分析菌株AUH-JLD49s對底物3′-去甲基-牛蒡苷元粗品轉化動態和轉化能力,以及產物3′-去甲基-4′-去羥基-牛蒡苷元對人結腸癌細胞株HCT116和人乳腺癌細胞株MDA-MB-231的抑制作用:
1、菌株AUH-JLD49s對底物3′-去甲基-牛蒡苷元的轉化動態
為了解菌株AUH-JLD49s轉化底物3′-去甲基-牛蒡苷元的速度,以便確定最佳轉化時間,我們對菌株AUH-JLD49s轉化底物3′-去甲基-牛蒡苷元的轉化動態進行了測定,具體方法如下:
將事先培養好的種子液(培養方法同上所述)按10%體積比的接種量接種到盛有100毫升液體培養基的250毫升三角瓶內培養,同時加入3′-去甲基-牛蒡苷元的濃度為150毫摩爾/升的3′-去甲基-牛蒡苷元粗品0.4毫升,在厭氧工作站內培養0小時、3小時、6小時、9小時、12小時、15小時、18小時、21小時、24小時後分別取培養物100微升,用1000微升的乙酸乙酯萃取,取萃取液800微升,萃取液蒸乾後加入100微升100%甲醇溶液,並用HPLC檢測底物被轉化情況,根據不同培養時間底物和產物濃度繪製菌株轉化動態(見圖4),由圖4可知,底物加入12小時後即有84.7%左右產物3′-DM-4′-DH-AG被生成,繼續培養15小時後,所加入的底物牛蒡苷元有96.8%被轉化為3′-DM-4′-DH-AG,第24小時產物量基本不再上升。

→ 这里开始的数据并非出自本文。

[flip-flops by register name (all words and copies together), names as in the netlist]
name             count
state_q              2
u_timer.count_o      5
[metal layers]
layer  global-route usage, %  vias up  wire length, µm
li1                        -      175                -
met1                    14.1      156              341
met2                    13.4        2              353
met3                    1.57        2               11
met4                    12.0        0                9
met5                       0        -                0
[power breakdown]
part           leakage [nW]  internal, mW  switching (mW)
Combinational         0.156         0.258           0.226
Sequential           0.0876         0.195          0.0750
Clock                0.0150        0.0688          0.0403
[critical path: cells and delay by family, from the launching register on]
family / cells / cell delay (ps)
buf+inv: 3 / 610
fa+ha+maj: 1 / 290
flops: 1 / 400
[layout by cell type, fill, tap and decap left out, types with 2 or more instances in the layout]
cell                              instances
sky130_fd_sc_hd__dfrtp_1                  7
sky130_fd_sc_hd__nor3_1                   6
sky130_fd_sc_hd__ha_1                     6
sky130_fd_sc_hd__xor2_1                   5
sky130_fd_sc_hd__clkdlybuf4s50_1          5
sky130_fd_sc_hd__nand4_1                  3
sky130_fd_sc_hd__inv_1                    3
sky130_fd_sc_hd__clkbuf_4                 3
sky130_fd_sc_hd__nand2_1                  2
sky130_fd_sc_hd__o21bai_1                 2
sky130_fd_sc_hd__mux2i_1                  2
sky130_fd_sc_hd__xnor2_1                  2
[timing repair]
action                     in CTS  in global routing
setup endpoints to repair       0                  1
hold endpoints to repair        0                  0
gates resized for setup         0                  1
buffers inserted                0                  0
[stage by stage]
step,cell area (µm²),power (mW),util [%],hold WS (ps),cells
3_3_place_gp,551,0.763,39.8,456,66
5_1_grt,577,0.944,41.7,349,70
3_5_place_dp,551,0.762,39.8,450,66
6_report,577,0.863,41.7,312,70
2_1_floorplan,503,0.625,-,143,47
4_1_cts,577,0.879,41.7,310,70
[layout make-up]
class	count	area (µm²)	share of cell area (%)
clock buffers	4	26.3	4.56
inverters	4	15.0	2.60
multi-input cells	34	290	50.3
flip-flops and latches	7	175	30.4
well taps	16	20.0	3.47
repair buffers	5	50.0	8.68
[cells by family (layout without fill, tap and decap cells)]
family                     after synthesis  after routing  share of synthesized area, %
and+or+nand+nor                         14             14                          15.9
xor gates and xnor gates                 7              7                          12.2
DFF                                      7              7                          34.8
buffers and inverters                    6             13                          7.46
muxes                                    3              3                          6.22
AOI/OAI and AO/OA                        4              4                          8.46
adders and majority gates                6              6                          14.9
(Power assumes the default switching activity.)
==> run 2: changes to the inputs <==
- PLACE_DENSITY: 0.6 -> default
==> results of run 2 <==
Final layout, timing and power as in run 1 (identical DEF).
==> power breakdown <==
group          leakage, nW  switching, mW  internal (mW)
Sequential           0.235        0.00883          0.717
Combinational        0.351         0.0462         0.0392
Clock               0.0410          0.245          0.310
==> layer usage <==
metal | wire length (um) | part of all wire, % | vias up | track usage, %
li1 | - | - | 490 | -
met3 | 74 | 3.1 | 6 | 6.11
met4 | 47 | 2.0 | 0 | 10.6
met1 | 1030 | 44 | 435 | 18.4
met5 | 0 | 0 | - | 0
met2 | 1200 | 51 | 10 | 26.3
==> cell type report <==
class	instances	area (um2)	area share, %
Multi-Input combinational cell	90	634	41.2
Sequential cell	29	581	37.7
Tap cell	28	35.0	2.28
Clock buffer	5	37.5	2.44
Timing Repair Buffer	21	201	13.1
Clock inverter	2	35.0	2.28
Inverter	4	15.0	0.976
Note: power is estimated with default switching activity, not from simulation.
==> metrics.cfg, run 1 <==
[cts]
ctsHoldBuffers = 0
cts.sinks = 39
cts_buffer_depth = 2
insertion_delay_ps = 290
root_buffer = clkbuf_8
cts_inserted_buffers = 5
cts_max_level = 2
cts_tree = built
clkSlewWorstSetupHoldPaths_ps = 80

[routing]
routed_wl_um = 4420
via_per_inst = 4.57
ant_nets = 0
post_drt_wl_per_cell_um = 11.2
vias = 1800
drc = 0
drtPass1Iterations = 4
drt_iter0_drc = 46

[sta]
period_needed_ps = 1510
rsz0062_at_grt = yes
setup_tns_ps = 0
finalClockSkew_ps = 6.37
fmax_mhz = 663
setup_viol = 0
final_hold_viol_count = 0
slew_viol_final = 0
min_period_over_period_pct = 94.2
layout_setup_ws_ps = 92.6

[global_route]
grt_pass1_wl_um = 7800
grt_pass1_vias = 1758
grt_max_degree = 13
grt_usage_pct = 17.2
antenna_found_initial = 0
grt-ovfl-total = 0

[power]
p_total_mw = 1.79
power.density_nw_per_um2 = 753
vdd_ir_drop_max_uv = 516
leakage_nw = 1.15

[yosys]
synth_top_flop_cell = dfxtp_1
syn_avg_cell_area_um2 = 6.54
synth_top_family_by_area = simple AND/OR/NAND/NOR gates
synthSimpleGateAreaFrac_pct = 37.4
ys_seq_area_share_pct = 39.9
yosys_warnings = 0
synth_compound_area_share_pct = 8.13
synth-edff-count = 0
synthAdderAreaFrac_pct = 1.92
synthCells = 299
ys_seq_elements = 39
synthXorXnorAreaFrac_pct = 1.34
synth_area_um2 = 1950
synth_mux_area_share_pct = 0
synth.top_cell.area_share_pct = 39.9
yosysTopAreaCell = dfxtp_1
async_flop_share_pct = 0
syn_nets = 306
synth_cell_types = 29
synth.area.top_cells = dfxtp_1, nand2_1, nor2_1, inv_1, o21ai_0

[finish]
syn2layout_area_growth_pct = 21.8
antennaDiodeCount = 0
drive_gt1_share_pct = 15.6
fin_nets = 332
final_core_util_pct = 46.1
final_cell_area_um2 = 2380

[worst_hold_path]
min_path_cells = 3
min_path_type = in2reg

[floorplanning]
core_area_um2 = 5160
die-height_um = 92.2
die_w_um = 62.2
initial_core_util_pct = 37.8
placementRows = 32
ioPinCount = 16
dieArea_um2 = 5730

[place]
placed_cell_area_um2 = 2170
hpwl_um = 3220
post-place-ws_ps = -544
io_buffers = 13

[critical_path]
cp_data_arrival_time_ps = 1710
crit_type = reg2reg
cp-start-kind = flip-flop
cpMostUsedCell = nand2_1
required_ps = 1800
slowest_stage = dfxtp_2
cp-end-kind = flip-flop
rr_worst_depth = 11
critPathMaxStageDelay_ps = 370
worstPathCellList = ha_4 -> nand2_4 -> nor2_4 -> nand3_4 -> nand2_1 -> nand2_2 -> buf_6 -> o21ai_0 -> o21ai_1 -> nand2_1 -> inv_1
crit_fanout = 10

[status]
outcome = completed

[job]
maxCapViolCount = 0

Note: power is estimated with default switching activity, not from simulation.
--- config.mk ---
export PLATFORM = sky130hd
export DESIGN_NAME = sync_fifo_v2_flat
export DESIGN_NICKNAME = d
export VERILOG_FILES = /design/src/rtl/sync_fifo_v2_if.sv /design/src/rtl/sync_fifo_v2.sv /design/src/flat_wrapper.sv
export SDC_FILE = /design/constraint.sdc
export NUM_CORES = 1
export LEC_CHECK = 0
export CAP_MARGIN = 40
export CORE_AREA = 2 2 83 85
export DETAILED_ROUTE_END_ITERATION = 8
export DIE_AREA = 0 0 85 87
export PLACE_DENSITY = 0.75
export SLEW_MARGIN = 0
export SYNTH_ARGS = -nofsm -noshare
export SYNTH_HDL_FRONTEND = slang
export SYNTH_SLANG_ARGS = --single-unit
--- constraint.sdc ---
create_clock -name clk -period 2.9 [get_ports clk]
set_clock_uncertainty 0.1 [all_clocks]
set_input_delay 0.87 -clock clk [delete_from_list [all_inputs] [get_ports clk]]
set_output_delay 0.87 -clock clk [all_outputs]
set_load 0.02 [all_outputs]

2、菌株AUH-JLD49s對不同濃度底物3′-去甲基-牛蒡苷元轉化能力測定
將菌株AUH-JLD49s分別與不同濃度的3′-去甲基-牛蒡苷元在厭氧工作站內共同培養3天,然後用等體積乙酸乙酯對培養物進行萃取,萃取液蒸乾後加入100%甲醇溶液,並用HPLC檢測底物3′-去甲基-牛蒡苷元粗品被轉化情況。結果表明,當底物3′-去甲基-牛蒡苷元濃度為不超過1.0毫摩爾/升時,菌株AUH-JLD49s對不同濃度的底物3′-去甲基-牛蒡苷元平均轉化率(轉化率=產物濃度/(剩餘底物濃度+產物濃度)×100%)均為90%以上,如菌株AUH-JLD49s對濃度分別為0.4毫摩爾/升、0.6毫摩爾/升、0.8毫摩爾/升和1.0毫摩爾/升的平均轉化率分別為97.4%、93.3%、90.3%和90.0%;當底物濃度增至1.2毫摩爾/升時,菌株AUH-JLD49s對底物毫摩爾/升的轉化效率有所降低,平均轉化率為84.7%;而當所加入的底物濃度為1.6毫摩爾/升時,菌株AUH-JLD49s對底物毫摩爾/升轉化能力急劇下降,平均轉化率僅為18.0%(見附圖5)。
3、產物3′-去甲基-4′-去羥基-牛蒡苷元對人結腸癌細胞株HCT116和人乳腺癌細胞株MDA-MB-231的抑制率
取對數生長期的各腫瘤細胞,用0.25%的胰蛋白酶消化,然後用RPMI-1640培養基製成單細胞懸液,調整細胞濃度為5×104個/毫升,將細胞懸液接種於96孔培養板中,每孔100微升,待細胞貼壁後各組分別加入50微摩爾/升、100微摩爾/升、200微摩爾/升的3′-去甲基-4′-去羥基-牛蒡苷元和空白培養液及陽性對照劑,各設3個復孔。將培養板置於CO2培養箱中,37℃培養24小時後向各培養孔加入MTT 20微升/孔,孵育4小時後(懸浮細胞需經離心),小心吸棄上清培養液,每孔加入100微升DMSO,振蕩器上振蕩10分鐘,充分溶解甲瓚(Formazan)結晶,酶標儀檢測各孔吸光度A值,測定波長為570納米,計算抑制率IR=(1-用藥組平均OD值/對照組平均OD值)×100%。結果表明,濃度為50-200微摩爾/升的產物3′-DM-4′-DH-AG對人結腸癌細胞株HCT116和人乳腺癌細胞株MDA-MB-231的生長均具有明顯的抑制作用,其中濃度為100微摩爾/升3′-DM-4′-DH-AG對HCT116和231的體外抑制率分別為41.67%和21.33%(見附圖6)。